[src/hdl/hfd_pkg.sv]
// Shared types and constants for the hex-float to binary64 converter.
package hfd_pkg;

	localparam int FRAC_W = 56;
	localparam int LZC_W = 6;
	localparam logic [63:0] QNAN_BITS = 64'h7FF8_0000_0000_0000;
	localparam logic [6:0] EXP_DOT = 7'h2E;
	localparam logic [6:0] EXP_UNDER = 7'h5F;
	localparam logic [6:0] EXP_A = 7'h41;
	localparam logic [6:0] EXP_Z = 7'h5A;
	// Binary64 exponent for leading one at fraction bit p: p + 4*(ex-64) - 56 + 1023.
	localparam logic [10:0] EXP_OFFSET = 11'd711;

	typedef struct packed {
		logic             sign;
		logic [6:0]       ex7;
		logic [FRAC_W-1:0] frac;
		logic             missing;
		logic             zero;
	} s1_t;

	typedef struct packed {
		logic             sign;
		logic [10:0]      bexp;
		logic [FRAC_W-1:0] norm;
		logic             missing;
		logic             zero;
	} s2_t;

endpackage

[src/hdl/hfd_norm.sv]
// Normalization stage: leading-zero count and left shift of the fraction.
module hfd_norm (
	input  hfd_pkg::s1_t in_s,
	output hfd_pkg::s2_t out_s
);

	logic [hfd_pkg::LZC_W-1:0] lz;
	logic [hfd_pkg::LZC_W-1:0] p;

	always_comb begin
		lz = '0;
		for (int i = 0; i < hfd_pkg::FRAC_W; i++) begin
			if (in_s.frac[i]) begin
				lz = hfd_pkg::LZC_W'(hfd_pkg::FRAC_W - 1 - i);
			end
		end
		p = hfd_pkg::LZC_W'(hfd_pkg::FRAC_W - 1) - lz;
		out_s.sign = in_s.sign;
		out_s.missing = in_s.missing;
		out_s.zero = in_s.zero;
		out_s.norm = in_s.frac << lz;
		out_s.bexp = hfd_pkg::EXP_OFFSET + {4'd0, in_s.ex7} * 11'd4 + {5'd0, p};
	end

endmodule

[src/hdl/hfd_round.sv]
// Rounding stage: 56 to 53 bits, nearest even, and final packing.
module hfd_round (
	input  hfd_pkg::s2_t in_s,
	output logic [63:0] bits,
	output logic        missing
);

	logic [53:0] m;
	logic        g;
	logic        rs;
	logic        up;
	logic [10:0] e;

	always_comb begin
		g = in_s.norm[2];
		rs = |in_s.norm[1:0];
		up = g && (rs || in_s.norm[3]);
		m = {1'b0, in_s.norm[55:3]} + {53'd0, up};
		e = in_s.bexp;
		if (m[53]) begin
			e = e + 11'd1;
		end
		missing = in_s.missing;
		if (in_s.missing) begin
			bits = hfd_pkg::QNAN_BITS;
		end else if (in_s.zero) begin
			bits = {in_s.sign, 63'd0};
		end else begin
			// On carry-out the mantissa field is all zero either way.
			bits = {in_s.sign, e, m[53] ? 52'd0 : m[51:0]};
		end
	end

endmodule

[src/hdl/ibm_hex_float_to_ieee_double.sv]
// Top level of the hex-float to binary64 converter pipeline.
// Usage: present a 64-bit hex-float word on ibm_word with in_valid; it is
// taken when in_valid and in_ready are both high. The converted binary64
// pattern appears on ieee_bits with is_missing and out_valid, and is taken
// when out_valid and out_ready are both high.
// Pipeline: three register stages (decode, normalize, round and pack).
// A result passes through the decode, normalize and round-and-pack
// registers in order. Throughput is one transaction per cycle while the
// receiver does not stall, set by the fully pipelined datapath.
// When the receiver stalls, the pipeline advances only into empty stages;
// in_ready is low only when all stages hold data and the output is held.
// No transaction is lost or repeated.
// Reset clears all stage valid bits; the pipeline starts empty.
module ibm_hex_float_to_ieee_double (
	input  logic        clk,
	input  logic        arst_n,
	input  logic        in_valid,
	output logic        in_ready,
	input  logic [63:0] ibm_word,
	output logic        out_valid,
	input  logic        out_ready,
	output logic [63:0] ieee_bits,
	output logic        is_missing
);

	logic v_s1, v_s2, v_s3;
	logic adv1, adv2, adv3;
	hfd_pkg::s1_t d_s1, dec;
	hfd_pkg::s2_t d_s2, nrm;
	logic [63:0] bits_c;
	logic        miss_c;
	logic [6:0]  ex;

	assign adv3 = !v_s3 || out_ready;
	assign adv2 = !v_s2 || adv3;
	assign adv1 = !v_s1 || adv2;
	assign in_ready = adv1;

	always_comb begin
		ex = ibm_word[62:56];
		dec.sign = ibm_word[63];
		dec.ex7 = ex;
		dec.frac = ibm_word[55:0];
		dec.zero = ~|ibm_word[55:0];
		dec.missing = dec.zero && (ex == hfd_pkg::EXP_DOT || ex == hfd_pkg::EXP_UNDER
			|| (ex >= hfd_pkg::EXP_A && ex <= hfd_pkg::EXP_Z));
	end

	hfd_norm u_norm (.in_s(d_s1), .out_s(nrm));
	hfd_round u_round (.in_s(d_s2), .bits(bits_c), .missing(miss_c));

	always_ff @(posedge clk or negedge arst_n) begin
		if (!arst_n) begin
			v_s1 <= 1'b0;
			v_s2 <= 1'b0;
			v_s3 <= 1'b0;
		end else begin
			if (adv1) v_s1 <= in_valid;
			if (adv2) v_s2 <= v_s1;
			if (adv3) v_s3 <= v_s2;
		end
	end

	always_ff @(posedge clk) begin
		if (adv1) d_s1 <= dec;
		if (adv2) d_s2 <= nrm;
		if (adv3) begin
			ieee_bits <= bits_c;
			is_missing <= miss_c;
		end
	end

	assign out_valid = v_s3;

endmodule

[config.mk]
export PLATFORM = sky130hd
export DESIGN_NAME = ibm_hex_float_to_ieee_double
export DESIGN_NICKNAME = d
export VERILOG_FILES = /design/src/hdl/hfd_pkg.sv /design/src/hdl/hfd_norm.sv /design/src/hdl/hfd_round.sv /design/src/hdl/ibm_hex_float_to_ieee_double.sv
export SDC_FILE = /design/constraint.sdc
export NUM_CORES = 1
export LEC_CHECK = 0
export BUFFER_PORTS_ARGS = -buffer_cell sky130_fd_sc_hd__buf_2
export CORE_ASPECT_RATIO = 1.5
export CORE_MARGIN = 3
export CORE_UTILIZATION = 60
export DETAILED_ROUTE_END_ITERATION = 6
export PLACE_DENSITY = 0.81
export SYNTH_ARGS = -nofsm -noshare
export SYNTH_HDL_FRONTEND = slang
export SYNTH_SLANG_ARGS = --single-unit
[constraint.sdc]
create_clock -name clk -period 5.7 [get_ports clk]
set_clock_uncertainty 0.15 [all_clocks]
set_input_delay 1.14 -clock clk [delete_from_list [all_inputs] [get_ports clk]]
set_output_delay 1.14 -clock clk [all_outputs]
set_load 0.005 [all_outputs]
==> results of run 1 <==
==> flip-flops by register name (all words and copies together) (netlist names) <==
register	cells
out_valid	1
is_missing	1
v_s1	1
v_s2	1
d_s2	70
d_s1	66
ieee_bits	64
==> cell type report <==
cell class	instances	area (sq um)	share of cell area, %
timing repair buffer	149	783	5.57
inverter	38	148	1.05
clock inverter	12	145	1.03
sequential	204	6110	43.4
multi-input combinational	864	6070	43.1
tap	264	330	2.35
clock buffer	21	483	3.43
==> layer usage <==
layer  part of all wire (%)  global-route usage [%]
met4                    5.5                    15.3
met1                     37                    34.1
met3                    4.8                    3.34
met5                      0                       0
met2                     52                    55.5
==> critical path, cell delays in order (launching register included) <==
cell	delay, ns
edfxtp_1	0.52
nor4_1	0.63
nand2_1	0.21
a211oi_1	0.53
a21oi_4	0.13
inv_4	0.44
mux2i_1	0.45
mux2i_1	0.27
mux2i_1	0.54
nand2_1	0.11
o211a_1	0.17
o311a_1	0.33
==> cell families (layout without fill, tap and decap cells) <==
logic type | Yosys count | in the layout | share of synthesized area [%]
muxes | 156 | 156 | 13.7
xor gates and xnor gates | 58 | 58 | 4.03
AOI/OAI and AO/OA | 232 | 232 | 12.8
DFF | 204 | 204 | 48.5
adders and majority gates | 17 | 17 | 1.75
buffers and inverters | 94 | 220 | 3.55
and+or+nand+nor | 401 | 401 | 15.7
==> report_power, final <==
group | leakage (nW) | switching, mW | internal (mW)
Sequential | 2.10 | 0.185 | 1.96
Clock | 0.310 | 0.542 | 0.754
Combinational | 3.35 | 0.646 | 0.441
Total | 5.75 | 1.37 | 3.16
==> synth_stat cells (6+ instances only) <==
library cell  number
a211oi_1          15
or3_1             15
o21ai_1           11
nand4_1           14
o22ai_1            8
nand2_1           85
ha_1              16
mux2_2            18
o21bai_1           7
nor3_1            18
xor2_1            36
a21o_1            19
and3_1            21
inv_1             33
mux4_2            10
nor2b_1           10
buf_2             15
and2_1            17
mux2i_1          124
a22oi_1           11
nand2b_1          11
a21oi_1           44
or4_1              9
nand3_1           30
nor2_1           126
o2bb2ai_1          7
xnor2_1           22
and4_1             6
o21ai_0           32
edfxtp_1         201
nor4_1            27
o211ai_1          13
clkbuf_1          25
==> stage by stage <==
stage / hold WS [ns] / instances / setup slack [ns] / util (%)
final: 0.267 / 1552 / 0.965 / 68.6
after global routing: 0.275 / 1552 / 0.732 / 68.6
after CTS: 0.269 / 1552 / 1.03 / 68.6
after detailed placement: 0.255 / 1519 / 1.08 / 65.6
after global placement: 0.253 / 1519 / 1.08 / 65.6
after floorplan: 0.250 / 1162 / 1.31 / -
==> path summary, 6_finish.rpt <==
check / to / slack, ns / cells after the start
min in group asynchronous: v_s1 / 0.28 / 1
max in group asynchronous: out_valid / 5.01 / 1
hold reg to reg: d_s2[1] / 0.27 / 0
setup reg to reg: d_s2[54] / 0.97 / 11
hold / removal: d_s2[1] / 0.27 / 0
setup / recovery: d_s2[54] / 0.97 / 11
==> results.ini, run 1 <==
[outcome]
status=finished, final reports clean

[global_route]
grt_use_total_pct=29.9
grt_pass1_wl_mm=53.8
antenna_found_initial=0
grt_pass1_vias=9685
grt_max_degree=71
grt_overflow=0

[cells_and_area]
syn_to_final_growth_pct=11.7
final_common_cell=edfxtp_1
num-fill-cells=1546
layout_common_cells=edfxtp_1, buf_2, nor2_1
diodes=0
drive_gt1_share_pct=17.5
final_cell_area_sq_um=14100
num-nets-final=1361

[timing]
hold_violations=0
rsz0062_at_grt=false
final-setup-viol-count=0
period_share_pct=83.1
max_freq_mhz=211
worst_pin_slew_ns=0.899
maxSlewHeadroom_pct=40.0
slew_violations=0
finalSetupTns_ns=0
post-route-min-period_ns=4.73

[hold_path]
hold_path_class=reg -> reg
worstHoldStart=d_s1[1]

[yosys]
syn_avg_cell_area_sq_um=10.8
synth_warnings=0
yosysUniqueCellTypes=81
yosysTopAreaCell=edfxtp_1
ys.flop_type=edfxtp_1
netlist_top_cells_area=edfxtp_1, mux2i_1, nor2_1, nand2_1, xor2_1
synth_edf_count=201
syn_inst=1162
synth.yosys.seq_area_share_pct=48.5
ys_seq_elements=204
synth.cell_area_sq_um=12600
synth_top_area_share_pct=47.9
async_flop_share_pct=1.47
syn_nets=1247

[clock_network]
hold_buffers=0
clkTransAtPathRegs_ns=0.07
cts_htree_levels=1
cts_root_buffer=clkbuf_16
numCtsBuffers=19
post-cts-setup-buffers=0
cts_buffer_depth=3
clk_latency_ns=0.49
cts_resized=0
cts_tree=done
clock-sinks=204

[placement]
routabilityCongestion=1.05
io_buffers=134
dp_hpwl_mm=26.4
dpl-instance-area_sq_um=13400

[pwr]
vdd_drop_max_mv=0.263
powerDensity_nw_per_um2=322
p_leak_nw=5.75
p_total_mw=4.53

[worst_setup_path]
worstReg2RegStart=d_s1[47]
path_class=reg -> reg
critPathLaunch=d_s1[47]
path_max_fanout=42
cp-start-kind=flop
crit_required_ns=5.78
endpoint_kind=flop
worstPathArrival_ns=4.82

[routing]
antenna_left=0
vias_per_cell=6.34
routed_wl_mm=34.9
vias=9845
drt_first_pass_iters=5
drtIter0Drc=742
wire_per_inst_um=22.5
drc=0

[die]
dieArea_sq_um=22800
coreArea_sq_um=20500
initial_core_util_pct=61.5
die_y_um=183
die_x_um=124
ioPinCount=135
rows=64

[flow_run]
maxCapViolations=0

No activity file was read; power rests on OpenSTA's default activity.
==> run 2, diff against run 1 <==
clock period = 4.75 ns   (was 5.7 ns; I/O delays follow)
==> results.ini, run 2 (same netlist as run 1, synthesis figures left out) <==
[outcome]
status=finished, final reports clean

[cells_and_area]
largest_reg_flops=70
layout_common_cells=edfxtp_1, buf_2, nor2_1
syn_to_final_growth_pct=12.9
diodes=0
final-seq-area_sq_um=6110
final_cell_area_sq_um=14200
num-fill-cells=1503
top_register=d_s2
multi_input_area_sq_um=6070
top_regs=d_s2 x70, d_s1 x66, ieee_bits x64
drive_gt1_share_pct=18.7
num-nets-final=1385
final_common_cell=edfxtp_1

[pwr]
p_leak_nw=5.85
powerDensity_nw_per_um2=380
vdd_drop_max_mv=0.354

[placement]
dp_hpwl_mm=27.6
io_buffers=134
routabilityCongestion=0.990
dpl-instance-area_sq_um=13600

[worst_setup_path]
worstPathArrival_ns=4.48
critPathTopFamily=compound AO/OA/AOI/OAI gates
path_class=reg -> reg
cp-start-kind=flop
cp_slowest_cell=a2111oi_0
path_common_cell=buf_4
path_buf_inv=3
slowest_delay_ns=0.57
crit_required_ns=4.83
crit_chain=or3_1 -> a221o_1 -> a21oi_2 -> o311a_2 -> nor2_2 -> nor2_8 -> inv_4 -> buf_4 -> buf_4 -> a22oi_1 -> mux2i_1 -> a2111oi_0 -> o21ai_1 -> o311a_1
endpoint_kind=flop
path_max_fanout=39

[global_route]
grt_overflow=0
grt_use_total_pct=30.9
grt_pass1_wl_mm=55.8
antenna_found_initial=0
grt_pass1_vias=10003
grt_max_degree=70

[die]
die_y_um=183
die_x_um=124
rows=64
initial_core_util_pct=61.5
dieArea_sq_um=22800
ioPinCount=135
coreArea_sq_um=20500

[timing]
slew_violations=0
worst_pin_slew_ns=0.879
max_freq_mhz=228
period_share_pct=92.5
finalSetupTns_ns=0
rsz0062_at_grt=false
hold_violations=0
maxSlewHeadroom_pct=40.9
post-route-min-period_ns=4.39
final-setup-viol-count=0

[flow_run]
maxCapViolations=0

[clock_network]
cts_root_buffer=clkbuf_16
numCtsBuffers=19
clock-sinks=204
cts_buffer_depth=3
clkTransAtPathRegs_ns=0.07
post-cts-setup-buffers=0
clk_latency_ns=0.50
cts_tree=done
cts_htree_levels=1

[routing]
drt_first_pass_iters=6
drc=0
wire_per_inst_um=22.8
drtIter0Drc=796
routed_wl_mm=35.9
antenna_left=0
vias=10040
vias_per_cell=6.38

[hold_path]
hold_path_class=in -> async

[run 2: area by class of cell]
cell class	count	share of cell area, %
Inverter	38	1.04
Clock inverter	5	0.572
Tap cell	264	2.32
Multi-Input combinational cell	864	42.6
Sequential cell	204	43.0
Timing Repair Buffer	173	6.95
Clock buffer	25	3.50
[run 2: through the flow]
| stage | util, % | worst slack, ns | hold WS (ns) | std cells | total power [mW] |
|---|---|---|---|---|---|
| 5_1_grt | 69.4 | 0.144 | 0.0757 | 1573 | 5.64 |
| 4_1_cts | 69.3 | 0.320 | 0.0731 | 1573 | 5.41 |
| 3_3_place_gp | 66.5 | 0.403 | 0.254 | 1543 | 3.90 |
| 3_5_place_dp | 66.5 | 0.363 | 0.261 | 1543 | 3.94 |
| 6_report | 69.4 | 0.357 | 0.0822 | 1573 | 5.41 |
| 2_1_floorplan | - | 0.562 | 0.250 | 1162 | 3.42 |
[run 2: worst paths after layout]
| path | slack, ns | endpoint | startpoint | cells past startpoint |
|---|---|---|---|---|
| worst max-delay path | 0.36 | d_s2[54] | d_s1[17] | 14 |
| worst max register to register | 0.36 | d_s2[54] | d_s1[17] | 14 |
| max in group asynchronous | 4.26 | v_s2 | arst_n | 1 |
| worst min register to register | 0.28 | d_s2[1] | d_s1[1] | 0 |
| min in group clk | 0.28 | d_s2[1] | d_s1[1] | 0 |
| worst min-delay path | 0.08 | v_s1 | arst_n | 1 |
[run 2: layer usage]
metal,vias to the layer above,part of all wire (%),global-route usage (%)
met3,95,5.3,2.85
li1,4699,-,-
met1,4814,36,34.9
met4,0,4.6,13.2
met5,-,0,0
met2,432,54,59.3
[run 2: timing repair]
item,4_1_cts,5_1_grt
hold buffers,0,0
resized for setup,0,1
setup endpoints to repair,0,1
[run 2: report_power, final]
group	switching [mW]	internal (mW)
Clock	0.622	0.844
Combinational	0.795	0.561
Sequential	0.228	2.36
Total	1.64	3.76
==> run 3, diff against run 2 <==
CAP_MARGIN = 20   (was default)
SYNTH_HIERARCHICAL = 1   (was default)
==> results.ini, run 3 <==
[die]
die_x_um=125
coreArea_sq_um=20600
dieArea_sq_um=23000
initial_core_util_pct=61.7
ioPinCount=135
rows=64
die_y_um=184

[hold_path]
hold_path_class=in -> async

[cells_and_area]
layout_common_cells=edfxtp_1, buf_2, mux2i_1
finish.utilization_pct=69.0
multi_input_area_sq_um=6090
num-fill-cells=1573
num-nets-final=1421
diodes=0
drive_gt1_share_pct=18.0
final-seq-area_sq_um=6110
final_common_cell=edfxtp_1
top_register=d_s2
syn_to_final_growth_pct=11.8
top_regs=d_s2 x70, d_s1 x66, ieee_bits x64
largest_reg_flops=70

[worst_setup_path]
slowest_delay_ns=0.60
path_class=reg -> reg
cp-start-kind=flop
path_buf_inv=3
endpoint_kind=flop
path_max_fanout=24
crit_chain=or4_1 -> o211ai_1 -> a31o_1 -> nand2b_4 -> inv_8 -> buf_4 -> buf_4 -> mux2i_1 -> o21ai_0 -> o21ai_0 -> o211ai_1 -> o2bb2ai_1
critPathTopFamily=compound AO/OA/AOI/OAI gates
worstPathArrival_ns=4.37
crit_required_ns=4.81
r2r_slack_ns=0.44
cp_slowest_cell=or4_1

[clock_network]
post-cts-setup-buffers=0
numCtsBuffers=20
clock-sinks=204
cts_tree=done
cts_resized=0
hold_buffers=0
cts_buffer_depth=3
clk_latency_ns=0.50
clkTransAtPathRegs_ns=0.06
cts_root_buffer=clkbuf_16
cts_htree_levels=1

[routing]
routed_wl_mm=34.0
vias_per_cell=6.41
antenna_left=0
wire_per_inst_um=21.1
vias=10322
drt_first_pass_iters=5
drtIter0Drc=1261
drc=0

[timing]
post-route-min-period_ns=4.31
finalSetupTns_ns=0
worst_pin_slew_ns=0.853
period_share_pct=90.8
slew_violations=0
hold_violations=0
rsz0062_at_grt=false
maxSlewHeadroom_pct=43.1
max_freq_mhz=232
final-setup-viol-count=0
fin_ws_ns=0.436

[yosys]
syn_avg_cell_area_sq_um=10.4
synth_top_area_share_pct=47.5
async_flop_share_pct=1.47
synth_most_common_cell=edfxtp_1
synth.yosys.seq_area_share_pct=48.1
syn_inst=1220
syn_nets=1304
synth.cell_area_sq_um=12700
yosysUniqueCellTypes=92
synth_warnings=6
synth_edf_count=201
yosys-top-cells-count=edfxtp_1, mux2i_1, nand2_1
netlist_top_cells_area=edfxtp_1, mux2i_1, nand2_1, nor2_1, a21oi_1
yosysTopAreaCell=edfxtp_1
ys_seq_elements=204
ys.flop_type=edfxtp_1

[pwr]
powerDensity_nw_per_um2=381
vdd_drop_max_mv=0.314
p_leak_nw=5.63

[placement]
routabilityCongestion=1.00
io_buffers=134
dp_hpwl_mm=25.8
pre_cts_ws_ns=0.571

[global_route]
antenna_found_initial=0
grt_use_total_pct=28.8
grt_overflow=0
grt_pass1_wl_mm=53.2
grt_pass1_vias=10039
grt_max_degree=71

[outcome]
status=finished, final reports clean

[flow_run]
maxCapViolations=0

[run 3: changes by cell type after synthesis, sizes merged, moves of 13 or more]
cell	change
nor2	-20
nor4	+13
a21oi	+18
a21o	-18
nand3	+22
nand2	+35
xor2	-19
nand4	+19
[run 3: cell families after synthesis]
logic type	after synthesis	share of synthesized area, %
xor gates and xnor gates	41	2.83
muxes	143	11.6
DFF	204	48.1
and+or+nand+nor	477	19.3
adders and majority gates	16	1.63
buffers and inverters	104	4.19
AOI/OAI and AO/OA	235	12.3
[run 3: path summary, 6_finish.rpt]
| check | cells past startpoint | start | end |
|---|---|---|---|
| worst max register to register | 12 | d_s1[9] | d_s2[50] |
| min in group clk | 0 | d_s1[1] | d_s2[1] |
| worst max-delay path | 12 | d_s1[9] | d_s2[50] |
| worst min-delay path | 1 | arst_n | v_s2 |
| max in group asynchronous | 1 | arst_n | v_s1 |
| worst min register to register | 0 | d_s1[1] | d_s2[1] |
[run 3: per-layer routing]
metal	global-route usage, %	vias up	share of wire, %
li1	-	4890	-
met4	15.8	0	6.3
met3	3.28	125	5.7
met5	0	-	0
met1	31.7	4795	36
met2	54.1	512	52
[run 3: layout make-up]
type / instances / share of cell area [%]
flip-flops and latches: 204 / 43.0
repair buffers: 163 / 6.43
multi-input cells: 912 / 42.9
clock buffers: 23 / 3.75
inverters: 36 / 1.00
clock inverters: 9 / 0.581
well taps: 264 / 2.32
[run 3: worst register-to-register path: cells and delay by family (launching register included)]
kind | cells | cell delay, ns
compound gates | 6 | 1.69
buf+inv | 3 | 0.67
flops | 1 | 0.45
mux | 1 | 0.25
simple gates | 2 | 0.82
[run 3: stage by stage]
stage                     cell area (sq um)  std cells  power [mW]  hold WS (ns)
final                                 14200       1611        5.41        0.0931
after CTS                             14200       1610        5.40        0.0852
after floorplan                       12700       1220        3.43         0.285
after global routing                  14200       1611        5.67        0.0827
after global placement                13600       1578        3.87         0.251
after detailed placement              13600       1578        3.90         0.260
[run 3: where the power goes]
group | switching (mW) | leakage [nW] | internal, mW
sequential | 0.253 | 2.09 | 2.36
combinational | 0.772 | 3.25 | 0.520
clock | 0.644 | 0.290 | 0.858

### [Directions for this task]
Restate, word for word and with nothing added, the lines from the first line of the listing through the one where "of the fraction." stands.

### [Output of the exercise]
[src/hdl/hfd_pkg.sv]
// Shared types and constants for the hex-float to binary64 converter.
package hfd_pkg;

	localparam int FRAC_W = 56;
	localparam int LZC_W = 6;
	localparam logic [63:0] QNAN_BITS = 64'h7FF8_0000_0000_0000;
	localparam logic [6:0] EXP_DOT = 7'h2E;
	localparam logic [6:0] EXP_UNDER = 7'h5F;
	localparam logic [6:0] EXP_A = 7'h41;
	localparam logic [6:0] EXP_Z = 7'h5A;
	// Binary64 exponent for leading one at fraction bit p: p + 4*(ex-64) - 56 + 1023.
	localparam logic [10:0] EXP_OFFSET = 11'd711;

	typedef struct packed {
		logic             sign;
		logic [6:0]       ex7;
		logic [FRAC_W-1:0] frac;
		logic             missing;
		logic             zero;
	} s1_t;

	typedef struct packed {
		logic             sign;
		logic [10:0]      bexp;
		logic [FRAC_W-1:0] norm;
		logic             missing;
		logic             zero;
	} s2_t;

endpackage

[src/hdl/hfd_norm.sv]
// Normalization stage: leading-zero count and left shift of the fraction.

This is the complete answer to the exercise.